Butt-head: That would be pretty cool.

TV Reporter: An outbreak of tainted meat has struck the local Burger World, and once again raised the question of how meat should be handled.
Butt-head: Huhuhuh...ask the expert.
Beavis: Shut up, Butt-head! (continues scratching)
TV Reporter: Pending a health inspection, Burger World will remain closed.
Beavis: This sucks!
Butt-head: Yeah! We lost our jobs!
Beavis: No! My weiner still itches!

TV voiceover: You're watching PBS.
Butt-head: He said "BS".
Beavis: But first he said "P".
[Both look in amazement at the documentary, and the lightning outside]

TV: The good news about rabies is that treating it no longer means a series of painful injections into the solar plexus. New vaccines require only 5 simple shots in the arm.
Butt-head: Hey Beavis. How come that stupid doctor didn't know that?
Beavis: Maybe he doesn't watch TV.
[switch to the Doctor, who is in a dark room wielding a needle]

Van Driessen: Hey, why's everybody honking?
Beavis [Whilst mooning at other cars]: Peek-a-boo!

van Driesson: Now people, do you know what I mean, when I say that animals are sentient creatures? Daria?
Daria: They think and feel just like us?
van Driesson: Wel just like most of us, anyway. And that brings us to our next class project. : Did you know people that a furrier is planning to set up a shop in this town ?
Butt-Head: Huh Huh, furrier than who? Huh Huh
Beavis: Heh Heh, Yeah Heh Heh
van Driesson: Who can tell me how they kill these poor little animals that they use to make those furs? Anybody?
Daria: Anal electrocution?
van Driesson: That's correct.
Beavis: What's that mean ?
van Driesson: Tell the class, Daria.
Daria: 50.000 Volts up the butt!
Butt-Head: Huh Huh, That'd be cool!
Beavis: Wonder what that feels like.
Butt-Head: Huh Huh, ask your Dad! Huh Huh
van Driesson: Do you wanna say something, Butt-Head?
Butt-Head: Er, Huh Huh, on behalf of the class I would like to propose a field trip so we can observe this freeing techniques!
van Driesson: I don't think so,Butt-Head! In fact, I think our duty as passengers on spaceship earth is to put a stop to these monstrous acts right away! So class, our assignment is a lesson in the people's power. We're going to take a petition door to door and collect enough signatures to keep the furriers out of town.
[Beavis & Butt-Head going from door to door]

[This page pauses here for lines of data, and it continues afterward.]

## src/rtl/pipe_hazard_unit_pkg.sv

```systemverilog
// Shared pipeline definitions for the hazard unit: the register-number width,
// the forwarding-select codes, and the interlock FSM state encoding.
package pipe_hazard_unit_pkg;

  localparam int unsigned NREG_BITS = 5;

  typedef logic [1:0] fwd_t;

  localparam fwd_t FWD_RF   = 2'b00;  // register file
  localparam fwd_t FWD_EALU = 2'b01;  // EXE ALU result
  localparam fwd_t FWD_MALU = 2'b10;  // MEM ALU result
  localparam fwd_t FWD_MMO  = 2'b11;  // MEM load data

  typedef enum logic {
    ST_RUN   = 1'b0,
    ST_STALL = 1'b1
  } state_t;

endpackage

```

## src/rtl/pipe_hazard_unit_if.sv

```systemverilog
// ID-stage hazard interface between the decode stage and pipe_hazard_unit.
//   rs/rt/use_rs/use_rt : ID source registers and whether they are read
//   dwreg/dm2reg/drn    : ID destination write-enable, load flag, register
//   wpcir               : 1 = advance, 0 = hold PC and IF/ID, bubble ID/EXE
//   fwda/fwdb           : forwarding selects for operand A/B
// master = decode side (drives ID fields), slave = hazard unit.
interface pipe_hazard_unit_if #(
  parameter int unsigned NREG_BITS = pipe_hazard_unit_pkg::NREG_BITS
);
  logic [NREG_BITS-1:0] rs;
  logic [NREG_BITS-1:0] rt;
  logic                 use_rs;
  logic                 use_rt;
  logic                 dwreg;
  logic                 dm2reg;
  logic [NREG_BITS-1:0] drn;
  logic                 wpcir;
  logic [1:0]           fwda;
  logic [1:0]           fwdb;

  modport master (
    output rs, rt, use_rs, use_rt, dwreg, dm2reg, drn,
    input  wpcir, fwda, fwdb
  );

  modport slave (
    input  rs, rt, use_rs, use_rt, dwreg, dm2reg, drn,
    output wpcir, fwda, fwdb
  );
endinterface

```

## src/rtl/pipe_hazard_unit_fwd_sel.sv

```systemverilog
// fwd_sel: forwarding select for one ID source operand.
//   i_src   : source register number      i_use : operand is read
//   i_ewreg/i_em2reg/i_ern : EXE shadow   i_mwreg/i_mm2reg/i_mrn : MEM shadow
//   o_sel   : FWD_RF / FWD_EALU / FWD_MALU / FWD_MMO
// EXE wins over MEM; a load in EXE cannot forward (the interlock covers it);
// register 0 never forwards.
module fwd_sel
  import pipe_hazard_unit_pkg::*;
#(
  parameter int unsigned NREG_BITS = pipe_hazard_unit_pkg::NREG_BITS
) (
  input  logic [NREG_BITS-1:0] i_src,
  input  logic                 i_use,
  input  logic                 i_ewreg,
  input  logic                 i_em2reg,
  input  logic [NREG_BITS-1:0] i_ern,
  input  logic                 i_mwreg,
  input  logic                 i_mm2reg,
  input  logic [NREG_BITS-1:0] i_mrn,
  output logic [1:0]           o_sel
);

  logic w_ehit;
  logic w_mhit;

  always_comb begin
    w_ehit = i_use & i_ewreg & ~i_em2reg & (i_ern != '0) & (i_ern == i_src);
    w_mhit = i_use & i_mwreg & (i_mrn != '0) & (i_mrn == i_src);
  end

  always_comb begin
    o_sel = FWD_RF;
    if (w_ehit) begin
      o_sel = FWD_EALU;
    end else if (w_mhit) begin
      o_sel = i_mm2reg ? FWD_MMO : FWD_MALU;
    end
  end

endmodule

```

## src/rtl/pipe_hazard_unit.sv

```systemverilog
// pipe_hazard_unit: load-use interlock and operand-forwarding controller.
// Ports:
//   clock  : rising-edge clock
//   resetn : asynchronous active-low reset
//   id     : pipe_hazard_unit_if.slave (ID fields in, wpcir/fwda/fwdb out)
//   stall_cnt : 32-bit stall-cycle count, present only with PIPE_STALL_CNT_EN
// Keeps a shadow of the EXE/MEM destination info so it sees the same
// bubbles as the datapath.
module pipe_hazard_unit
  import pipe_hazard_unit_pkg::*;
#(
  parameter int unsigned NREG_BITS = pipe_hazard_unit_pkg::NREG_BITS
) (
  input  logic              clock,
  input  logic              resetn,
  pipe_hazard_unit_if.slave id
`ifdef PIPE_STALL_CNT_EN
  ,
  output logic [31:0]       stall_cnt
`endif
);

  state_t               r_state;
  state_t               w_state_nxt;

  logic                 r_ewreg;
  logic                 r_em2reg;
  logic [NREG_BITS-1:0] r_ern;
  logic                 r_mwreg;
  logic                 r_mm2reg;
  logic [NREG_BITS-1:0] r_mrn;

  logic                 w_ld_hit;
  logic                 w_wpcir;
  logic [1:0]           w_fwda;
  logic [1:0]           w_fwdb;

  // Load in EXE whose destination is read by the ID instruction.
  always_comb begin
    w_ld_hit = r_ewreg & r_em2reg & (r_ern != '0) &
               ((id.use_rs & (r_ern == id.rs)) | (id.use_rt & (r_ern == id.rt)));
  end

  // FSM: state register
  always_ff @(posedge clock or negedge resetn) begin
    if (!resetn) begin
      r_state <= ST_RUN;
    end else begin
      r_state <= w_state_nxt;
    end
  end

  // FSM: next state
  always_comb begin
    w_state_nxt = r_state;
    case (r_state)
      ST_RUN:   if (w_ld_hit) w_state_nxt = ST_STALL;
      ST_STALL: w_state_nxt = ST_RUN;
      default:  w_state_nxt = ST_RUN;
    endcase
  end

  // FSM: outputs. After the stall cycle the load sits in MEM and forwards.
  always_comb begin
    w_wpcir = 1'b1;
    if (r_state == ST_RUN) begin
      w_wpcir = ~w_ld_hit;
    end
  end

  // Shadow EXE/MEM destination info; a stall injects an all-zero bubble.
  always_ff @(posedge clock or negedge resetn) begin
    if (!resetn) begin
      r_ewreg  <= 1'b0;
      r_em2reg <= 1'b0;
      r_ern    <= '0;
      r_mwreg  <= 1'b0;
      r_mm2reg <= 1'b0;
      r_mrn    <= '0;
    end else begin
      r_mwreg  <= r_ewreg;
      r_mm2reg <= r_em2reg;
      r_mrn    <= r_ern;
      if (w_wpcir) begin
        r_ewreg  <= id.dwreg;
        r_em2reg <= id.dm2reg;
        r_ern    <= id.drn;
      end else begin
        r_ewreg  <= 1'b0;
        r_em2reg <= 1'b0;
        r_ern    <= '0;
      end
    end
  end

  fwd_sel #(.NREG_BITS(NREG_BITS)) u_fwd_a (
    .i_src    (id.rs),
    .i_use    (id.use_rs),
    .i_ewreg  (r_ewreg),
    .i_em2reg (r_em2reg),
    .i_ern    (r_ern),
    .i_mwreg  (r_mwreg),
    .i_mm2reg (r_mm2reg),
    .i_mrn    (r_mrn),
    .o_sel    (w_fwda)
  );

  fwd_sel #(.NREG_BITS(NREG_BITS)) u_fwd_b (
    .i_src    (id.rt),
    .i_use    (id.use_rt),
    .i_ewreg  (r_ewreg),
    .i_em2reg (r_em2reg),
    .i_ern    (r_ern),
    .i_mwreg  (r_mwreg),
    .i_mm2reg (r_mm2reg),
    .i_mrn    (r_mrn),
    .o_sel    (w_fwdb)
  );

  assign id.wpcir = w_wpcir;
  assign id.fwda  = w_fwda;
  assign id.fwdb  = w_fwdb;

`ifdef PIPE_STALL_CNT_EN
  logic [31:0] r_stall_cnt;

  always_ff @(posedge clock or negedge resetn) begin
    if (!resetn) begin
      r_stall_cnt <= '0;
    end else if (!w_wpcir) begin
      r_stall_cnt <= r_stall_cnt + 32'd1;
    end
  end

  assign stall_cnt = r_stall_cnt;
`endif

endmodule

```

## src/flat_wrapper.sv

```systemverilog
// flat-port wrapper written by rule: the top's interface ports become plain ports
module pipe_hazard_unit_flat import pipe_hazard_unit_pkg::*;
#(
  parameter int unsigned NREG_BITS = pipe_hazard_unit_pkg::NREG_BITS
)
  (clock, resetn, id_rs, id_rt, id_use_rs, id_use_rt, id_dwreg, id_dm2reg, id_drn, id_wpcir, id_fwda, id_fwdb);
  pipe_hazard_unit_if #(.NREG_BITS(NREG_BITS)) id_i ();
  input  logic clock;
  input  logic resetn;
  input wire logic [$bits(id_i.rs)-1:0] id_rs;
  input wire logic [$bits(id_i.rt)-1:0] id_rt;
  input wire logic [$bits(id_i.use_rs)-1:0] id_use_rs;
  input wire logic [$bits(id_i.use_rt)-1:0] id_use_rt;
  input wire logic [$bits(id_i.dwreg)-1:0] id_dwreg;
  input wire logic [$bits(id_i.dm2reg)-1:0] id_dm2reg;
  input wire logic [$bits(id_i.drn)-1:0] id_drn;
  output wire logic [$bits(id_i.wpcir)-1:0] id_wpcir;
  output wire logic [$bits(id_i.fwda)-1:0] id_fwda;
  output wire logic [$bits(id_i.fwdb)-1:0] id_fwdb;
  assign id_i.rs = id_rs;
  assign id_i.rt = id_rt;
  assign id_i.use_rs = id_use_rs;
  assign id_i.use_rt = id_use_rt;
  assign id_i.dwreg = id_dwreg;
  assign id_i.dm2reg = id_dm2reg;
  assign id_i.drn = id_drn;
  assign id_wpcir = id_i.wpcir;
  assign id_fwda = id_i.fwda;
  assign id_fwdb = id_i.fwdb;
  pipe_hazard_unit #(.NREG_BITS(NREG_BITS)) u_core (.clock(clock), .resetn(resetn), .id(id_i));
endmodule
```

Vince Neil: She's a knockdown, drag it out, pick it up, do it again...
Beavis: She's a knockdown, drag it out, pick it up, do it again...?
Butt-head: What does that mean? Who writes this crap?
Beavis: Yeah. This sucks.
Nine Inch Nails, March of the Pigs

Voiceover: Kill everything, kill everything...
Beavis: Yeah, okay! Kill everything. KILL EVERYTHING! Except me.
Butt-head: Dammit, Beavis. Don't you care about anybody but yourself?
Beavis: Um...uh...no. I don't care about anybody or anything, except me.
Butt-head: What about when I'm kicking your ass? Do you care about me then?
Beavis: Um...no, I just care about my ass. [In Cornholio accent] It is each man for himself! I will fight and die for myself!
Butt-head: Well, I guess that's a good thing because like, nobody likes you. And like, you can like, care about yourself, while I'm off scoring with chicks.

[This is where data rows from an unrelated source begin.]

<file path="src/rtl/svcs_frame_tx.sv">
// svcs_frame_tx -- frame transmitter.
//
// Accepts one frame request (type, element count, payload), checks it, and
// sends it as a stream of DATA_W-bit words: one header word, then
// count*WPE payload words. Element 0 goes first. Within an element, the
// least-significant word goes first. Invalid requests are dropped and pulse
// err for one cycle.
//
// Ports
//   clk, rst_n           clock, asynchronous active-low reset
//   in_valid/in_ready    request handshake (ready only in IDLE)
//   in_type[1:0]         0 int, 1 real, 2 vector, 3 reserved (rejected)
//   in_count[7:0]        elements in frame (1..MAX_ELEMS accepted)
//   in_data              MAX_ELEMS*ELEM_W payload; element k at [k*ELEM_W +: ELEM_W]
//   out_valid/out_ready  output word handshake
//   out_data[DATA_W-1:0] header or payload word (0 when out_valid=0)
//   out_last             final payload word of a frame
//   err                  one-cycle pulse after a rejected request
//   frame_cnt[15:0]      completed frames, wraps
module svcs_frame_tx #(
  parameter int         DATA_W    = 32,
  parameter int         ELEM_W    = 64,
  parameter int         MAX_ELEMS = 16,
  parameter logic [7:0] SYNC      = 8'hA5
) (
  input  logic                          clk,
  input  logic                          rst_n,
  input  logic                          in_valid,
  output logic                          in_ready,
  input  logic [1:0]                    in_type,
  input  logic [7:0]                    in_count,
  input  logic [MAX_ELEMS*ELEM_W-1:0]   in_data,
  output logic                          out_valid,
  input  logic                          out_ready,
  output logic [DATA_W-1:0]             out_data,
  output logic                          out_last,
  output logic                          err,
  output logic [15:0]                   frame_cnt
);

  localparam int WPE = ELEM_W / DATA_W;        // words per element
  localparam int NW  = MAX_ELEMS * WPE;        // payload words at max count
  localparam int WW  = (NW > 1) ? $clog2(NW) : 1;

  typedef enum logic [1:0] {IDLE, HDR, PAY} state_e;

  state_e                       state_q, state_d;
  logic [1:0]                   type_q, type_d;
  logic [7:0]                   count_q, count_d;
  // Payload held as a word array so word i of the frame is simply data_q[i].
  logic [NW-1:0][DATA_W-1:0]    data_q, data_d;
  logic [WW-1:0]                widx_q, widx_d;   // current payload word
  logic [WW-1:0]                wlast_q, wlast_d; // index of final payload word
  logic                         err_q, err_d;
  logic [15:0]                  fcnt_q, fcnt_d;

  logic                         accept;
  logic                         bad;
  logic [DATA_W-1:0]            hdr;

  // in_ready is gated by rst_n so it reads 0 for the whole reset window.
  assign in_ready  = rst_n && (state_q == IDLE);
  assign accept    = in_valid && in_ready;
  assign bad       = (in_count == 8'd0) || (int'(in_count) > MAX_ELEMS) ||
                     (in_type == 2'd3);

  assign hdr       = {SYNC, {(DATA_W-18){1'b0}}, type_q, count_q};

  // Outputs decode straight from registered state. They stay stable during a
  // stall and clear at once when reset is asserted.
  assign out_valid = (state_q != IDLE);
  assign out_last  = (state_q == PAY) && (widx_q == wlast_q);
  assign err       = err_q;
  assign frame_cnt = fcnt_q;

  always_comb begin
    out_data = '0;
    case (state_q)
      HDR:     out_data = hdr;
      PAY:     out_data = data_q[widx_q];
      default: out_data = '0;
    endcase
  end

  always_comb begin
    state_d = state_q;
    type_d  = type_q;
    count_d = count_q;
    data_d  = data_q;
    widx_d  = widx_q;
    wlast_d = wlast_q;
    err_d   = 1'b0;
    fcnt_d  = fcnt_q;
    case (state_q)
      IDLE: begin
        if (accept) begin
          // Latch the fields even for a rejected request. Nothing is
          // emitted from IDLE, so the latched values are harmless.
          type_d  = in_type;
          count_d = in_count;
          data_d  = in_data;
          widx_d  = '0;
          wlast_d = WW'(int'(in_count) * WPE - 1);
          if (bad) err_d   = 1'b1;
          else     state_d = HDR;
        end
      end
      HDR: begin
        if (out_ready) state_d = PAY;
      end
      PAY: begin
        if (out_ready) begin
          if (widx_q == wlast_q) begin
            state_d = IDLE;
            fcnt_d  = fcnt_q + 16'd1;
          end else begin
            widx_d  = widx_q + 1'b1;
          end
        end
      end
      default: state_d = IDLE;
    endcase
  end

  always_ff @(posedge clk or negedge rst_n) begin
    if (!rst_n) begin
      state_q <= IDLE;
      type_q  <= '0;
      count_q <= '0;
      data_q  <= '0;
      widx_q  <= '0;
      wlast_q <= '0;
      err_q   <= 1'b0;
      fcnt_q  <= '0;
    end else begin
      state_q <= state_d;
      type_q  <= type_d;
      count_q <= count_d;
      data_q  <= data_d;
      widx_q  <= widx_d;
      wlast_q <= wlast_d;
      err_q   <= err_d;
      fcnt_q  <= fcnt_d;
    end
  end

endmodule
</file>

Wayne Coyne: She'll make you breakfast/She'll make you toast...
Beavis: He knows a chick who makes toast? So what?
Butt-head: Yeah. I can make toast.

Weight Lifter: You were supposed to be spotting me! Stickboy!
Butt-Head: Uh... There you are. Uhuhuh
Beavis: Yeah yeah, heh heh, I spotted you right over there.
Weight Lifter: [lifts them up by the neck and growls]
Beavis: [while choking] Heh heh hey, don't make me kick your ass.
[The weight lifter throws them through the window]

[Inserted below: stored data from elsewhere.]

==> config.mk <==
export PLATFORM = sky130hd
export DESIGN_NAME = ycbcr2rgb_flat
export DESIGN_NICKNAME = d
export VERILOG_FILES = /design/src/rtl/ycbcr2rgb_if.sv /design/src/rtl/ycbcr2rgb.sv /design/src/flat_wrapper.sv
export SDC_FILE = /design/constraint.sdc
export NUM_CORES = 1
export LEC_CHECK = 0
export CORE_MARGIN = 2
export CORE_UTILIZATION = 45
export DETAILED_ROUTE_END_ITERATION = 8
export DONT_BUFFER_PORTS = 1
export GPL_ROUTABILITY_DRIVEN = 1
export REMOVE_ABC_BUFFERS = 1
export SYNTH_ARGS = -nofsm -noshare
export SYNTH_HDL_FRONTEND = slang
export SYNTH_SLANG_ARGS = --single-unit
==> constraint.sdc <==
create_clock -name clk_in -period 6.24 [get_ports clk_in]
set_input_delay 0.624 -clock clk_in [delete_from_list [all_inputs] [get_ports clk_in]]
set_output_delay 0.624 -clock clk_in [all_outputs]
set_load 0.02 [all_outputs]
==> src/rtl/ycbcr2rgb_if.sv <==
// Pixel stream bundle for the YCbCr to RGB converter.
// Input beats arrive on r*, converted beats leave on t*.
interface ycbcr2rgb_if #(
  parameter int pix_per_clock = 1,
  parameter int data_width = 8
);
  localparam int W = 3 * data_width * pix_per_clock;

  logic [W-1:0] rdata;
  logic         rvalid;
  logic         rready;
  logic         rlast;
  logic         ruser;
  logic [W-1:0] tdata;
  logic         tvalid;
  logic         tready;
  logic         tlast;
  logic         tuser;

  modport master (
    output rdata, rvalid, rlast, ruser, tready,
    input  rready, tdata, tvalid, tlast, tuser
  );

  modport slave (
    input  rdata, rvalid, rlast, ruser, tready,
    output rready, tdata, tvalid, tlast, tuser
  );
endinterface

Woman in store: [to her pregnant friend] Girl, I can't believe you went and got yourself pregnant.
Beavis: You can get yourself pregnant?! AAAAAAAGGGGGHHHH! [takes pregnancy test from woman] Gimme one of those!

Woman On TV: It couldn't be morning sickness. What about these cravings? Oh my God! I better NOT be PREGNANT!! Jake! Get me some nachos!

Woman on TV: Oh Steve, my career as a leading molecular biologist seems so far away.
Man: Yea, but I'm not.
Woman: Damn you're smooth. oooooohhhhh!
Butthead: Whoa! We gotta get us one of those!
Beavis: What, a testicular biologist?
Butthead: No dumbass, a beard. We don't score because chicks don't think we're manly enough.